What to work on: The listing below holds a line with "finalSetupViolations = 0" and a later line with "seqCellArea_um2 = 8668". Write out those two lines and every line between them, exactly, and nothing else.

★ ★ ★

This is an optimization exercise on Yosys and OpenROAD, whose aim is small area, a short achievable clock period and few clock cycles per item, not a production implementation. In this exercise RTL edits were held to simulation tests only and were not proved equivalent to the original.

==> flow/design.v, too long to show whole: its modules and the start of the top module <==
// module multiplierBlock: 3369 lines
// module boothEnc: 8 lines
// module boothXor: 6 lines
// module boothSelN: 6 lines
// module boothSel: 6 lines
// module gpA: 7 lines
// module gA: 6 lines
// module gpO: 7 lines
// module gO: 6 lines
// module fullAdder: 7 lines
// module halfAdder: 7 lines
// module systolicArray: 24 lines
// module dataOrchestrator: 2 lines
// module matrixMultiplierSmall: 27 lines
module matrixMultiplierSmall #(
    parameter int WIDTH = 16,
    parameter int N = 3
)(
    input  logic        clk,
    input  logic        rst_n,
    input  logic        start,
    input  logic [N*N*WIDTH-1:0] matrixA,
    input  logic [N*N*WIDTH-1:0] matrixB,
    output logic [N*N*2*WIDTH-1:0] resultMatrix,
    output logic        done
);
  // ...
==> flow/flow/run.sh <==
#!/bin/bash
# The standard layout, with the ports buffered by buf_4 cells instead of the
# slow delay buffers buffer_ports picks by default.
set -e
cp standard.sh standard.sh.txt
echo "export BUFFER_PORTS_ARGS = -buffer_cell sky130_fd_sc_hd__buf_4" >> "$FLOW_CONFIG"
bash standard.sh > standard.log 2>&1
==> flow/standard.sh <==
#!/bin/bash
# synth_recipe.tcl (not shown) runs the flow's synth.tcl, then flattens the netlist and writes it again
# the make line also repeats each setting of config.mk as NAME=value (left out here)
make -C /OpenROAD-flow-scripts/flow DESIGN_CONFIG=/design/flow/config.mk WORK_HOME=/design/flow/orfs CLKGATE_MAP_FILE= SYNTH_SCRIPT=/design/flow/synth_recipe.tcl "${@:-finish}"
==> flow/config.mk <==
export PLATFORM = sky130hd
export DESIGN_NAME = matrixMultiplierSmall
export DESIGN_NICKNAME = matrixMultiplierSmall
export VERILOG_FILES = /design/flow/design.v
export SDC_FILE = /design/flow/constraint.sdc
export NUM_CORES = 4
export LEC_CHECK = 0
export CAP_MARGIN = 20
export CORE_MARGIN = 2
export CORE_UTILIZATION = 40
export GPL_TIMING_DRIVEN = 0
export PLACE_DENSITY = 0.6
export SETUP_SLACK_MARGIN = 0.6
export SLEW_MARGIN = 20
export SYNTH_HIERARCHICAL = 1
export BUFFER_PORTS_ARGS = -buffer_cell sky130_fd_sc_hd__buf_4
==> flow/constraint.sdc <==
create_clock -name core_clock -period 8.0 [get_ports {clk}]
set_input_delay 1.6000 -clock core_clock [delete_from_list [all_inputs] [get_ports {clk}]]
set_output_delay 1.6000 -clock core_clock [all_outputs]
set_load 0.01 [all_outputs]
==> flow_summary.ini, run 1 <==
[run_status]
run_status = no timing/DRC/antenna violations

[yosys]
synthMuxAreaShare_pct = 0
synth_area_leaders = fa_1 (44%), xor2_1 (20%), o22ai_1 (13%)
synth_top_family_by_area = adder cells
avgSynthCellArea_um2 = 10.53

[clock_network]
tritoncts = done
clock_sinks = 289
cts.reportedPaths.clkPinSlew_ps = 60
postCtsResizedCells = 717
cts_buffer_depth = 3

[sta]
whs_ps = 1066
finalSetupViolations = 0
fmax_ghz = 0.1335
maxSlewViolCount = 0
worst_pin_slew_ps = 1227

[route]
viasPerCell = 6.573
topRoutingLayerUsed = met5
routed_wl_um = 740700
post-route-drc-count = 0
wl_met1_um = 258300

[layout]
design_area_um2 = 191800
final_common_cell = xor2_1
syn_to_final_growth_pct = 19.44
num-nonclk-buffers = 1647
final_core_util_pct = 48.01
seqCellArea_um2 = 8668
largest_class = multi-input combinational cells
seq_share_pct = 4.520
clock_buffers = 50

[placed_design]
dp_cells = 21315
dp_hpwl_um = 532300
place_ws_ps = -1642

[setup_path]
cp_num_cells = 19
path_cells = buf_16 -> inv_1 -> ha_1 -> clkinvlp_4 -> buf_4 -> o22ai_1 -> fa_1 -> fa_1 -> fa_1 -> fa_1 -> fa_1 -> fa_1 -> fa_1 -> ha_1 -> a21oi_2 -> o21ai_2 -> a21oi_2 -> o21ai_2 -> xnor2_1
crit_top_cell = fa_1
crit_buf_inv = 4
cp-startpoint = matrixB[1]

[die]
start_util_pct = 40.20
die-area_um2 = 406500

[grt]
grt_pass1_wl_um = 1018000
antenna_found_initial = 41
Testbench counts, summed over its fixed seeds: cycles 1,608, items 1,600.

★ ★ ★

Solution to the problem:
finalSetupViolations = 0
fmax_ghz = 0.1335
maxSlewViolCount = 0
worst_pin_slew_ps = 1227

[route]
viasPerCell = 6.573
topRoutingLayerUsed = met5
routed_wl_um = 740700
post-route-drc-count = 0
wl_met1_um = 258300

[layout]
design_area_um2 = 191800
final_common_cell = xor2_1
syn_to_final_growth_pct = 19.44
num-nonclk-buffers = 1647
final_core_util_pct = 48.01
seqCellArea_um2 = 8668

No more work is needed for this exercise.